▶ [Data to process]:
Context: an optimization exercise on an open-source flow, tuned for small area. The choices shown serve that exercise and are no tape-out recipe. Function was checked by simulation only, so behaviour that the tests miss may differ from the original.

## tsb_report_engine
module tsb_report_engine (
    input  wire       clk,
    input  wire       rst_n,        
    input  wire       fin_valid,
    output wire       fin_ready,
    input  wire [7:0] fin_data,
    input  wire       fin_req,      
    input  wire       fin_err,      
    output wire       out_valid,
    input  wire       out_ready,
    output wire [7:0] out_data,
    output wire       out_last
);
For scale: ~420 cells after synthesis, ~220 flip-flops, roughly 25 I/O pins, roughly 5600 um2 of cells after synthesis.
==> module tsb_report_engine, before the edit <==
module tsb_report_engine (
    input  wire       clk,
    input  wire       rst_n,        
    input  wire       fin_valid,
    output wire       fin_ready,
    input  wire [7:0] fin_data,
    input  wire       fin_req,      
    input  wire       fin_err,      
    output wire       out_valid,
    input  wire       out_ready,
    output wire [7:0] out_data,
    output wire       out_last
);
    reg  [159:0] ring;          
    reg  [19:0]  sring;         
    reg  [4:0]   pos;           
    reg  [7:0]   buf_q;         
    reg          full;          
    reg          sending;       
    reg  [2:0]   grp;
    reg  [2:0]   ob;
    reg  [4:0]   tip;
    reg  [2:0]   rec_left;
    reg  [2:0]   dropped;
    reg          rep;           
    reg  [1:0]   rev;
    wire scan_pend = (rev == 2'd1);
    wire scan_act  = (rev == 2'd2);
    wire scan_clr  = (rev == 2'd3);
    reg          carry;
    wire [7:0] head = ring[159:152];
    wire       at0  = (pos == 5'd0);
    wire       at19 = (pos == 5'd19);
    wire sbit    = sring[19] && !scan_clr;
    wire kbit    = scan_act && (pos[4:3] == 2'd0) && (pos[2:0] != 3'd1) && (pos[2:0] != 3'd7);
    wire cin     = carry && !at0;
    wire tn_slot = scan_act && pos[4];
    wire tn_bit  = !pos[1] ? rec_left[{1'b0, pos[0]}] : (pos[0] ? sending : rec_left[2]);
    wire ssum    = tn_slot ? tn_bit : (sbit ^ kbit ^ cin);
    wire scout   = (sbit & kbit) | (sbit & cin) | (kbit & cin);
    wire [7:0] scan_byte = {sring[0], sring[1], sring[2], sring[3],
                            sring[4], sring[5], sring[6], sring[7]};
    wire hdr     = (grp == 3'd7);
    wire in_body = !sending && (grp != 3'd6);
    wire busy    = (rev != 2'd0);
    wire [4:0] target = hdr ? {ob[1] & !ob[0], !ob[1] & ob[0], ob[1] & ob[0], 2'd0}
                            : {grp, ob[1:0]};
    wire match   = (pos == target);
    wire cid_ok  = ~&grp;
    wire is_last = rep ? (grp == 3'd4 && ob == 3'd3) : (grp == 3'd7 && ob == 3'd7);
    assign fin_ready = !sending && !full && !busy;
    assign out_valid = sending && full;
    assign out_data  = buf_q;
    assign out_last  = is_last;
    wire fin_hs   = fin_valid && fin_ready;
    wire out_hs   = out_valid && out_ready;
    wire hdr_hs   = fin_hs && !in_body;                  
    wire id_hs    = fin_hs && in_body && (ob == 3'd7);   
    wire crd_hs   = fin_hs && in_body && !ob[2] && cid_ok;  
    wire skip_hs  = fin_hs && in_body && (ob != 3'd7) && !(!ob[2] && cid_ok);
    wire rec_end  = fin_hs && in_body && (ob == 3'd6);
    wire id_ok    = (fin_data[3:0] < 4'd5);
    wire [3:0] hdr_count = fin_data[3:0];
    wire       hdr_ok    = !fin_err && fin_data[7] && (hdr_count <= 4'd5);
    wire       hdr_cor   = !fin_err && fin_data[7] && (hdr_count > 4'd5);
    wire [2:0] hdr_tn    = hdr_ok ? hdr_count[2:0] : 3'd0;
    wire [1:0] hdr_code  = fin_err ? 2'd3 : !fin_data[7] ? 2'd1 : 2'd2;
    wire frame_end = (hdr_hs && hdr_tn == 3'd0) || (rec_end && rec_left == 3'd1);
    wire wr       = in_body && full && match;
    wire need_ring = hdr ? (ob != 3'd0) : !ob[2];
    wire ld        = sending && !full && !busy && (!need_ring || match);
    wire grp_end   = out_hs && !is_last && (ob == 3'd3);
    reg  [7:0] pkt_byte;
    always @(*) begin
        if (hdr) begin
            case (ob)
            3'd7:    pkt_byte = {2'b00, dropped, rep, scan_byte[1:0] & {2{scan_byte[3]}}};
            3'd0:    pkt_byte = 8'd1;
            3'd3:    pkt_byte = {5'd0, scan_byte[2:0] & {3{!scan_byte[3]}}};
            default: pkt_byte = scan_byte;
            endcase
        end else begin
            case (ob)
            3'd6:    pkt_byte = {5'd0, grp};
            3'd7:    pkt_byte = {7'd0, tip[grp]};
            default: pkt_byte = head;
            endcase
        end
    end
    always @(posedge clk) begin
        ring  <= {ring[151:0], wr ? buf_q : scan_act ? 8'd0 : head};
        sring <= {sring[18:0], ssum};
        carry <= scout;
    end
    always @(posedge clk) begin
        pos[1:0] <= rst_n ? pos[1:0] + 2'd1 : 2'd0;
        if (!rst_n || at19)
            pos[4:2] <= 3'd0;
        else if (pos[1:0] == 2'd3)
            pos[4:2] <= pos[4:2] + 3'd1;
    end
    wire       drop_inc   = id_hs && !id_ok && rep;
    wire [4:0] tip_set    = {5{wr}} & (5'b00001 << grp);
    wire [2:0] rec_borrow = {rec_end & !rec_left[1] & !rec_left[0],
                             rec_end & !rec_left[0], rec_end};
    wire       ob_adv     = skip_hs || wr || out_hs;
    wire [2:0] ob_carry   = {ob_adv & ob[1] & ob[0], ob_adv & ob[0], ob_adv};
    always @(posedge clk) begin
        rec_left <= hdr_hs ? (hdr_ok ? hdr_count[2:0] : {1'b0, hdr_code})
                           : (rec_left ^ rec_borrow);
        tip      <= {5{!hdr_hs}} & (tip | tip_set);
        dropped  <= {3{!hdr_hs}} & (dropped ^ {drop_inc & dropped[1] & dropped[0],
                                               drop_inc & dropped[0], drop_inc});
        ob       <= hdr_hs  ? 3'd7 :
                    id_hs   ? 3'd0 :
                    grp_end ? 3'd6 : (ob ^ ob_carry);
        if (hdr_hs) begin
            rep     <= fin_req && !hdr_cor;
        end
        if (crd_hs)
            buf_q <= fin_data;
        else if (ld)
            buf_q <= pkt_byte;
    end
    always @(posedge clk) begin
        if (!rst_n) begin
            sending   <= 1'b0;
            grp       <= 3'd6;
            full      <= 1'b0;
            rev       <= 2'd3;
        end else begin
            if (hdr_hs)
                rev <= 2'd1;
            else if (at19)
                rev <= scan_pend ? 2'd2 : 2'd0;
            if (hdr_hs || rec_end)
                grp <= 3'd7;
            else if (id_hs)
                grp <= id_ok ? fin_data[2:0] : 3'd7;
            else if (out_hs && is_last)
                grp <= 3'd6;
            else if (grp_end)
                grp <= grp + 3'd1;
            if (frame_end)
                sending <= 1'b1;
            else if (out_hs && is_last)
                sending <= 1'b0;
            if (crd_hs || ld)
                full <= 1'b1;
            else if (wr || out_hs)
                full <= 1'b0;
        end
    end
endmodule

▶ [Problem]: If a line in the entries holds the string "assign", copy it.

▶ [Written answer]:
    assign fin_ready = !sending && !full && !busy;
    assign out_valid = sending && full;
    assign out_data  = buf_q;
    assign out_last  = is_last;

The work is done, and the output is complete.